**Exercise:** Give back every record below precisely as written.

**Record excerpts:**

════════════════════

[src/rtl/usb_ls_tx_pkg.sv]
// Shared types for the low-speed USB packet transmitter.
// Assumes pair symbols are written as {dp, dm}.
package usb_ls_tx_pkg;

    typedef enum logic [2:0] {
        ST_IDLE,
        ST_ARM,
        ST_BITS,
        ST_EOP,
        ST_JEND
    } tx_state_e;

    localparam logic [1:0] SYM_J   = 2'b01;
    localparam logic [1:0] SYM_K   = 2'b10;
    localparam logic [1:0] SYM_SE0 = 2'b00;

endpackage

[src/rtl/usb_tx_bit_timer.sv]
// Bit-slot timer: while run_i is high it divides the clock by CLKS_PER_BIT
// and pulses strobe_o in the first clock of every bit slot.
// Assumes run_i rises exactly at the start of the first slot.
module usb_tx_bit_timer #(
    parameter int CLKS_PER_BIT = 8
) (
    input  logic clk,
    input  logic rst_n,
    input  logic run_i,
    output logic strobe_o
);
    localparam int TW = (CLKS_PER_BIT > 1) ? $clog2(CLKS_PER_BIT) : 1;
    localparam logic [TW-1:0] LAST = TW'(CLKS_PER_BIT - 1);

    logic [TW-1:0] tick_q;

    // Count clocks inside the current bit slot.
    always_ff @(posedge clk) begin
        if (!rst_n || !run_i) begin
            tick_q <= '0;
        end else if (tick_q == LAST) begin
            tick_q <= '0;
        end else begin
            tick_q <= tick_q + 1'b1;
        end
    end

    assign strobe_o = run_i && (tick_q == '0);

endmodule
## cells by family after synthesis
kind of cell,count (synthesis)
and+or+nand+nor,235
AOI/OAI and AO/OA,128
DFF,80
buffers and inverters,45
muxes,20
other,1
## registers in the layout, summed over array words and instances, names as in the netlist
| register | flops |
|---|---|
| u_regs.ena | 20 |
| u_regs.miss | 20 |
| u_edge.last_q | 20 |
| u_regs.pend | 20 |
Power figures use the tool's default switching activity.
File: src/rtl/bsd_pkg.sv
package bsd_pkg;

    // Which 128 KB window an address falls in
    typedef enum logic [1:0] {
        WIN_NONE  = 2'd0,
        WIN_LOW   = 2'd1,
        WIN_ALIAS = 2'd2
    } win_e;

    // Registered decode class
    typedef enum logic [2:0] {
        CLS_NONE  = 3'd0,
        CLS_ROM   = 3'd1,
        CLS_EXT   = 3'd2,
        CLS_RAM   = 3'd3,
        CLS_BLOCK = 3'd4
    } cls_e;

    typedef struct packed {
        win_e win;
        logic half;   // 0: lower 64 KB half, 1: upper half
    } match_t;

    localparam int NUM_HALF = 2;

    // Start of the region a given mode protects, as an offset below the 1 MB top
    function automatic longint unsigned shadow_floor(input logic [1:0] mode,
                                                     input int low_aw,
                                                     input int seg_w);
        longint unsigned top;
        top = longint'(1) << low_aw;
        if (mode[0])
            return top - (longint'(1) << (seg_w + 1));
        return top - (longint'(1) << seg_w);
    endfunction

endpackage

File: src/rtl/bsd_window.sv
module bsd_window
    import bsd_pkg::*;
#(
    parameter int ADDR_W = 24,
    parameter int LOW_AW = 20,
    parameter int SEG_W  = 16
) (
    input  logic [ADDR_W-1:0] addr,
    output match_t            hit
);
    localparam int WIN_LSB = SEG_W + 1;

    logic above_low;
    logic low_top;
    logic alias_top;

    always_comb begin
        above_low = |addr[ADDR_W-1:LOW_AW];
        low_top   = &addr[LOW_AW-1:WIN_LSB];
        alias_top = &addr[ADDR_W-1:WIN_LSB];
        hit.half  = addr[SEG_W];
        if (alias_top)
            hit.win = WIN_ALIAS;
        else if (!above_low && low_top)
            hit.win = WIN_LOW;
        else
            hit.win = WIN_NONE;
    end
endmodule

File: src/rtl/bsd_policy.sv
module bsd_policy
    import bsd_pkg::*;
#(
    parameter int ADDR_W = 24,
    parameter int LOW_AW = 20,
    parameter int SEG_W  = 16
) (
    input  logic                shadow_en,
    input  logic [1:0]          shadow_mode,
    input  logic [ADDR_W:0]     mem_top,
    output logic [NUM_HALF-1:0] half_shadow
);
    localparam int MT_W = ADDR_W + 1;
    localparam logic [MT_W-1:0] FLOOR_BOTH  = MT_W'(shadow_floor(2'b01, LOW_AW, SEG_W));
    localparam logic [MT_W-1:0] FLOOR_UPPER = MT_W'(shadow_floor(2'b10, LOW_AW, SEG_W));

    logic [1:0]      eff_mode;
    logic [MT_W-1:0] floor_addr;
    logic            active;

    always_comb begin
        eff_mode   = shadow_en ? shadow_mode : 2'b00;
        floor_addr = eff_mode[0] ? FLOOR_BOTH : FLOOR_UPPER;
        active     = (eff_mode != 2'b00) && (mem_top > floor_addr);
    end

    for (genvar h = 0; h < NUM_HALF; h++) begin : g_half
        assign half_shadow[h] = active & eff_mode[h];
    end
endmodule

════════════════════

**Answer box:**
[src/rtl/usb_ls_tx_pkg.sv]
// Shared types for the low-speed USB packet transmitter.
// Assumes pair symbols are written as {dp, dm}.
package usb_ls_tx_pkg;

    typedef enum logic [2:0] {
        ST_IDLE,
        ST_ARM,
        ST_BITS,
        ST_EOP,
        ST_JEND
    } tx_state_e;

    localparam logic [1:0] SYM_J   = 2'b01;
    localparam logic [1:0] SYM_K   = 2'b10;
    localparam logic [1:0] SYM_SE0 = 2'b00;

endpackage

[src/rtl/usb_tx_bit_timer.sv]
// Bit-slot timer: while run_i is high it divides the clock by CLKS_PER_BIT
// and pulses strobe_o in the first clock of every bit slot.
// Assumes run_i rises exactly at the start of the first slot.
module usb_tx_bit_timer #(
    parameter int CLKS_PER_BIT = 8
) (
    input  logic clk,
    input  logic rst_n,
    input  logic run_i,
    output logic strobe_o
);
    localparam int TW = (CLKS_PER_BIT > 1) ? $clog2(CLKS_PER_BIT) : 1;
    localparam logic [TW-1:0] LAST = TW'(CLKS_PER_BIT - 1);

    logic [TW-1:0] tick_q;

    // Count clocks inside the current bit slot.
    always_ff @(posedge clk) begin
        if (!rst_n || !run_i) begin
            tick_q <= '0;
        end else if (tick_q == LAST) begin
            tick_q <= '0;
        end else begin
            tick_q <= tick_q + 1'b1;
        end
    end

    assign strobe_o = run_i && (tick_q == '0);

endmodule
## cells by family after synthesis
kind of cell,count (synthesis)
and+or+nand+nor,235
AOI/OAI and AO/OA,128
DFF,80
buffers and inverters,45
muxes,20
other,1
## registers in the layout, summed over array words and instances, names as in the netlist
| register | flops |
|---|---|
| u_regs.ena | 20 |
| u_regs.miss | 20 |
| u_edge.last_q | 20 |
| u_regs.pend | 20 |
Power figures use the tool's default switching activity.
File: src/rtl/bsd_pkg.sv
package bsd_pkg;

    // Which 128 KB window an address falls in
    typedef enum logic [1:0] {
        WIN_NONE  = 2'd0,
        WIN_LOW   = 2'd1,
        WIN_ALIAS = 2'd2
    } win_e;

    // Registered decode class
    typedef enum logic [2:0] {
        CLS_NONE  = 3'd0,
        CLS_ROM   = 3'd1,
        CLS_EXT   = 3'd2,
        CLS_RAM   = 3'd3,
        CLS_BLOCK = 3'd4
    } cls_e;

    typedef struct packed {
        win_e win;
        logic half;   // 0: lower 64 KB half, 1: upper half
    } match_t;

    localparam int NUM_HALF = 2;

    // Start of the region a given mode protects, as an offset below the 1 MB top
    function automatic longint unsigned shadow_floor(input logic [1:0] mode,
                                                     input int low_aw,
                                                     input int seg_w);
        longint unsigned top;
        top = longint'(1) << low_aw;
        if (mode[0])
            return top - (longint'(1) << (seg_w + 1));
        return top - (longint'(1) << seg_w);
    endfunction

endpackage

File: src/rtl/bsd_window.sv
module bsd_window
    import bsd_pkg::*;
#(
    parameter int ADDR_W = 24,
    parameter int LOW_AW = 20,
    parameter int SEG_W  = 16
) (
    input  logic [ADDR_W-1:0] addr,
    output match_t            hit
);
    localparam int WIN_LSB = SEG_W + 1;

    logic above_low;
    logic low_top;
    logic alias_top;

    always_comb begin
        above_low = |addr[ADDR_W-1:LOW_AW];
        low_top   = &addr[LOW_AW-1:WIN_LSB];
        alias_top = &addr[ADDR_W-1:WIN_LSB];
        hit.half  = addr[SEG_W];
        if (alias_top)
            hit.win = WIN_ALIAS;
        else if (!above_low && low_top)
            hit.win = WIN_LOW;
        else
            hit.win = WIN_NONE;
    end
endmodule

File: src/rtl/bsd_policy.sv
module bsd_policy
    import bsd_pkg::*;
#(
    parameter int ADDR_W = 24,
    parameter int LOW_AW = 20,
    parameter int SEG_W  = 16
) (
    input  logic                shadow_en,
    input  logic [1:0]          shadow_mode,
    input  logic [ADDR_W:0]     mem_top,
    output logic [NUM_HALF-1:0] half_shadow
);
    localparam int MT_W = ADDR_W + 1;
    localparam logic [MT_W-1:0] FLOOR_BOTH  = MT_W'(shadow_floor(2'b01, LOW_AW, SEG_W));
    localparam logic [MT_W-1:0] FLOOR_UPPER = MT_W'(shadow_floor(2'b10, LOW_AW, SEG_W));

    logic [1:0]      eff_mode;
    logic [MT_W-1:0] floor_addr;
    logic            active;

    always_comb begin
        eff_mode   = shadow_en ? shadow_mode : 2'b00;
        floor_addr = eff_mode[0] ? FLOOR_BOTH : FLOOR_UPPER;
        active     = (eff_mode != 2'b00) && (mem_top > floor_addr);
    end

    for (genvar h = 0; h < NUM_HALF; h++) begin : g_half
        assign half_shadow[h] = active & eff_mode[h];
    end
endmodule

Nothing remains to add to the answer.